The Disconnected Strategy Problem
We keep seeing the same pattern. A company hires an AI team, gives them a mandate to "explore AI opportunities," and sets them loose. Six months later, there are a dozen AI prototypes, zero production deployments, and a growing frustration gap between the AI team and the product teams that are supposed to benefit from their work.
The root cause is simple: the AI strategy was developed in isolation from the product strategy. It answers "what can we do with AI?" instead of "what product problems can AI solve?" These are completely different questions with completely different answers.
The Symptoms of Disconnection
- The AI team builds tools nobody asked for. They identify technically interesting problems instead of business-critical ones. The work is impressive but unused.
- Product teams build AI features without the AI team. They copy-paste API calls into products without proper evaluation, monitoring, or architecture. The features are fragile and unreliable.
- There is no shared roadmap. The AI team's roadmap and the product team's roadmap reference different priorities, different timelines, and different success metrics. Nobody notices because they do not talk to each other enough.
- AI budget discussions become political. Without clear product alignment, AI spending feels like overhead to the business units. Defending the budget becomes an exercise in storytelling rather than math.
How to Connect Them
The fix is structural, not cultural. AI strategy must be subordinate to product strategy, not parallel to it.
Start with product problems. List the top five product challenges that are blocking growth, retention, or efficiency. For each one, evaluate whether AI can meaningfully improve the outcome. This is your AI roadmap.
Embed, do not centralize. AI engineers should sit on product teams, not in a separate AI team. They need to understand user problems firsthand, not receive them through a requirements document.
Shared success metrics. The AI team's OKRs should be product OKRs. Not model accuracy. Not number of experiments. Product outcomes: conversion rate, time-to-resolution, revenue per user.

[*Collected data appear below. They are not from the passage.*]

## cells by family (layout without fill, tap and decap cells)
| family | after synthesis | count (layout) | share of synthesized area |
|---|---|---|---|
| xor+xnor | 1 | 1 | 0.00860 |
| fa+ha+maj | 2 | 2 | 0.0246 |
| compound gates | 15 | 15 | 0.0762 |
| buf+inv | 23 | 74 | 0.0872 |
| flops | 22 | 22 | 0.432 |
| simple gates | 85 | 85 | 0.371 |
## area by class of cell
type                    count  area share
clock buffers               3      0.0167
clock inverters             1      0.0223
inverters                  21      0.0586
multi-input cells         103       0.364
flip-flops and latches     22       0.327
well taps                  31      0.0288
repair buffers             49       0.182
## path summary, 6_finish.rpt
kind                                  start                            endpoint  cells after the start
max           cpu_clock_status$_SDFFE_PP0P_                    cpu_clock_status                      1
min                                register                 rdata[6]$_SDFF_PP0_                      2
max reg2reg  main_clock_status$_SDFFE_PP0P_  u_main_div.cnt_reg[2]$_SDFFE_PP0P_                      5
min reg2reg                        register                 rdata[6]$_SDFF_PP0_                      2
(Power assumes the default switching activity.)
## src/rre_map.svh

```systemverilog
// constants for the return and rotate execution block
`ifndef RRE_MAP_SVH
`define RRE_MAP_SVH

// ----------------------------------------------------------------
// bit positions of the data byte
// ----------------------------------------------------------------
`define RRE_MSB        7
`define RRE_LSB        0

// ----------------------------------------------------------------
// reset and forced values
// ----------------------------------------------------------------
`define RRE_WR_RST     8'h00
`define RRE_CARRY_RST  1'b0
`define RRE_MIE_RST    1'b0
`define RRE_MIE_ON     1'b1
`define RRE_MIE_OFF    1'b0

// ----------------------------------------------------------------
// default widths and vector
// ----------------------------------------------------------------
`define RRE_PC_W       10
`define RRE_ADDR_W     8
`define RRE_IRQ_VEC    10'h004

`endif

```

## src/rre_pkg.sv

```systemverilog
// types for the return and rotate execution block
`default_nettype none

package rre_pkg;

  // ----------------------------------------------------------------
  // operations accepted from the decoder
  // ----------------------------------------------------------------
  typedef enum logic [2:0] {
    RRE_OP_RET_LIT  = 3'b000,
    RRE_OP_RET_IRQ  = 3'b001,
    RRE_OP_RL_MEM   = 3'b010,
    RRE_OP_RL_WR    = 3'b011,
    RRE_OP_RLC_MEM  = 3'b100,
    RRE_OP_RLC_WR   = 3'b101,
    RRE_OP_RR_MEM   = 3'b110,
    RRE_OP_NONE     = 3'b111
  } rre_op_t;

  // ----------------------------------------------------------------
  // sequencer states
  // ----------------------------------------------------------------
  typedef enum logic [2:0] {
    RRE_ST_IDLE = 3'b000,
    RRE_ST_READ = 3'b001,
    RRE_ST_CALC = 3'b010,
    RRE_ST_POP  = 3'b011,
    RRE_ST_IRQ  = 3'b100
  } rre_state_t;

endpackage

`default_nettype wire
```

## src/rre_exec.sv

```systemverilog
// return and rotate execution unit of the core
//
// Overview of operation
// - literal return pops pc, loads working register
// - interrupt return pops pc, sets master enable
// - pending interrupt serviced on interrupt return, before main program resumes
// - left rotate memory, bit7 to bit0, flags kept
// - left rotate into working register, memory kept
// - left rotate through carry, written to memory
// - left through carry into working, carry updated
// - right rotate memory, bit0 to bit7, flags kept
`include "rre_map.svh"
`default_nettype none

module rre_exec #(
  parameter int unsigned           PC_W    = `RRE_PC_W,
  parameter int unsigned           ADDR_W  = `RRE_ADDR_W,
  parameter logic [`RRE_PC_W-1:0]  IRQ_VEC = `RRE_IRQ_VEC
) (
  input  wire logic                sys_clk,
  input  wire logic                srst,
  input  wire logic                op_valid,
  input  wire rre_pkg::rre_op_t    op_code,
  input  wire logic [7:0]          op_imm,
  input  wire logic [ADDR_W-1:0]   op_addr,
  input  wire logic [7:0]          mem_rdata,
  input  wire logic [PC_W-1:0]     stack_top,
  input  wire logic                irq_pending,
  input  wire logic                carry_wr,
  input  wire logic                carry_wdata,
  input  wire logic                working_wr,
  input  wire logic [7:0]          working_wdata,
  output logic                     busy,
  output logic                     done,
  output logic [ADDR_W-1:0]        mem_addr,
  output logic                     mem_rd,
  output logic                     mem_wr,
  output logic [7:0]               mem_wdata,
  output logic                     stack_pop,
  output logic                     stack_push,
  output logic [PC_W-1:0]          stack_push_data,
  output logic                     pc_load,
  output logic [PC_W-1:0]          pc_value,
  output logic                     irq_ack,
  output logic [7:0]               working_register,
  output logic                     carry_flag,
  output logic                     master_irq_enable
);

  // ----------------------------------------------------------------
  // rotate unit: returns {new carry, result}
  // ----------------------------------------------------------------
  function automatic logic [8:0] rre_rotate(input rre_pkg::rre_op_t op,
                                            input logic [7:0] d,
                                            input logic c);
    logic [8:0] r;
    r = {c, d};
    case (op)
      rre_pkg::RRE_OP_RL_MEM,
      rre_pkg::RRE_OP_RL_WR:   r = {c, d[`RRE_MSB-1:`RRE_LSB], d[`RRE_MSB]};
      rre_pkg::RRE_OP_RLC_MEM,
      rre_pkg::RRE_OP_RLC_WR:  r = {d[`RRE_MSB], d[`RRE_MSB-1:`RRE_LSB], c};
      rre_pkg::RRE_OP_RR_MEM:  r = {c, d[`RRE_LSB], d[`RRE_MSB:`RRE_LSB+1]};
      default:                 r = {c, d};
    endcase
    return r;
  endfunction

  function automatic logic rre_to_mem(input rre_pkg::rre_op_t op);
    return (op == rre_pkg::RRE_OP_RL_MEM) || (op == rre_pkg::RRE_OP_RLC_MEM) ||
           (op == rre_pkg::RRE_OP_RR_MEM);
  endfunction

  function automatic logic rre_is_ret(input rre_pkg::rre_op_t op);
    return (op == rre_pkg::RRE_OP_RET_LIT) || (op == rre_pkg::RRE_OP_RET_IRQ);
  endfunction

  // ----------------------------------------------------------------
  // held operation
  // ----------------------------------------------------------------
  rre_pkg::rre_state_t  state;
  rre_pkg::rre_op_t     cur_op;
  logic [7:0]           cur_imm;
  logic [8:0]           rot;
  logic                 accept;
  logic                 calc;
  logic                 popped;
  logic                 go_irq;

  assign accept = op_valid && (state == rre_pkg::RRE_ST_IDLE) &&
                  (op_code != rre_pkg::RRE_OP_NONE);
  assign calc   = (state == rre_pkg::RRE_ST_CALC);
  assign popped = (state == rre_pkg::RRE_ST_POP);
  // interrupt entry is taken on any pending request at this return; the master enable is not read
  assign go_irq = popped && (cur_op == rre_pkg::RRE_OP_RET_IRQ) && irq_pending;
  assign rot    = rre_rotate(cur_op, mem_rdata, carry_flag);

  always_ff @(posedge sys_clk) begin
    if (srst) begin
      cur_op  <= rre_pkg::RRE_OP_NONE;
      cur_imm <= 8'h00;
    end else if (accept) begin
      cur_op  <= op_code;
      cur_imm <= op_imm;
    end
  end

  // ----------------------------------------------------------------
  // sequencer
  // ----------------------------------------------------------------
  always_ff @(posedge sys_clk) begin
    if (srst) begin
      state <= rre_pkg::RRE_ST_IDLE;
    end else begin
      case (state)
        rre_pkg::RRE_ST_IDLE: begin
          if (accept) begin
            state <= rre_is_ret(op_code) ? rre_pkg::RRE_ST_POP : rre_pkg::RRE_ST_READ;
          end
        end
        rre_pkg::RRE_ST_READ: state <= rre_pkg::RRE_ST_CALC;
        rre_pkg::RRE_ST_CALC: state <= rre_pkg::RRE_ST_IDLE;
        rre_pkg::RRE_ST_POP: begin
          state <= go_irq ? rre_pkg::RRE_ST_IRQ : rre_pkg::RRE_ST_IDLE;
        end
        rre_pkg::RRE_ST_IRQ: state <= rre_pkg::RRE_ST_IDLE;
        default: state <= rre_pkg::RRE_ST_IDLE;
      endcase
    end
  end

  always_ff @(posedge sys_clk) begin
    if (srst) begin
      busy <= 1'b0;
      done <= 1'b0;
    end else begin
      done <= (calc) || (popped && !go_irq) || (state == rre_pkg::RRE_ST_IRQ);
      if (accept) begin
        busy <= 1'b1;
      end else if (calc || (popped && !go_irq) || (state == rre_pkg::RRE_ST_IRQ)) begin
        busy <= 1'b0;
      end
    end
  end

  // ----------------------------------------------------------------
  // data memory port
  // ----------------------------------------------------------------
  always_ff @(posedge sys_clk) begin
    if (srst) begin
      mem_addr  <= '0;
      mem_rd    <= 1'b0;
      mem_wr    <= 1'b0;
      mem_wdata <= 8'h00;
    end else begin
      mem_rd <= accept && !rre_is_ret(op_code);
      mem_wr <= calc && rre_to_mem(cur_op);
      if (accept) begin
        mem_addr <= op_addr;
      end
      if (calc) begin
        mem_wdata <= rot[7:0];
      end
    end
  end

  // ----------------------------------------------------------------
  // stack and program counter
  // ----------------------------------------------------------------
  always_ff @(posedge sys_clk) begin
    if (srst) begin
      stack_pop       <= 1'b0;
      stack_push      <= 1'b0;
      stack_push_data <= '0;
      pc_load         <= 1'b0;
      pc_value        <= '0;
      irq_ack         <= 1'b0;
    end else begin
      stack_pop  <= accept && rre_is_ret(op_code);
      stack_push <= 1'b0;
      pc_load    <= 1'b0;
      irq_ack    <= 1'b0;
      if (popped) begin
        pc_value <= stack_top;
        pc_load  <= !go_irq;
      end
      if (state == rre_pkg::RRE_ST_IRQ) begin
        // the popped address is saved so the main program resumes after the handler
        stack_push      <= 1'b1;
        stack_push_data <= pc_value;
        pc_value        <= IRQ_VEC[PC_W-1:0];
        pc_load         <= 1'b1;
        irq_ack         <= 1'b1;
      end
    end
  end

  // ----------------------------------------------------------------
  // working register
  // ----------------------------------------------------------------
  always_ff @(posedge sys_clk) begin
    if (srst) begin
      working_register <= `RRE_WR_RST;
    end else if (popped && (cur_op == rre_pkg::RRE_OP_RET_LIT)) begin
      working_register <= cur_imm;
    end else if (calc && !rre_to_mem(cur_op)) begin
      working_register <= rot[7:0];
    end else if (working_wr) begin
      working_register <= working_wdata;
    end
  end

  // ----------------------------------------------------------------
  // carry flag: only the through-carry forms and the carry_wr side write touch it
  // ----------------------------------------------------------------
  always_ff @(posedge sys_clk) begin
    if (srst) begin
      carry_flag <= `RRE_CARRY_RST;
    end else if (calc && ((cur_op == rre_pkg::RRE_OP_RLC_MEM) ||
                          (cur_op == rre_pkg::RRE_OP_RLC_WR))) begin
      carry_flag <= rot[8];
    end else if (carry_wr) begin
      carry_flag <= carry_wdata;
    end
  end

  // ----------------------------------------------------------------
  // master interrupt enable
  // ----------------------------------------------------------------
  always_ff @(posedge sys_clk) begin
    if (srst) begin
      master_irq_enable <= `RRE_MIE_RST;
    end else if (state == rre_pkg::RRE_ST_IRQ) begin
      // entry masks nesting; the handler's own return sets it again
      master_irq_enable <= `RRE_MIE_OFF;
    end else if (popped && (cur_op == rre_pkg::RRE_OP_RET_IRQ)) begin
      master_irq_enable <= `RRE_MIE_ON;
    end
  end

endmodule

`default_nettype wire

```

AI is a capability, not a strategy. Strategy is about choosing which problems to solve and for whom. AI is one of many tools for solving them.
The Integration Test
Here is a simple test: can your AI lead explain, in one sentence, how their current project will change a specific product metric? If not, the project is tourism. Beautiful, educational, and ultimately pointless unless it gets connected to something that matters to the business.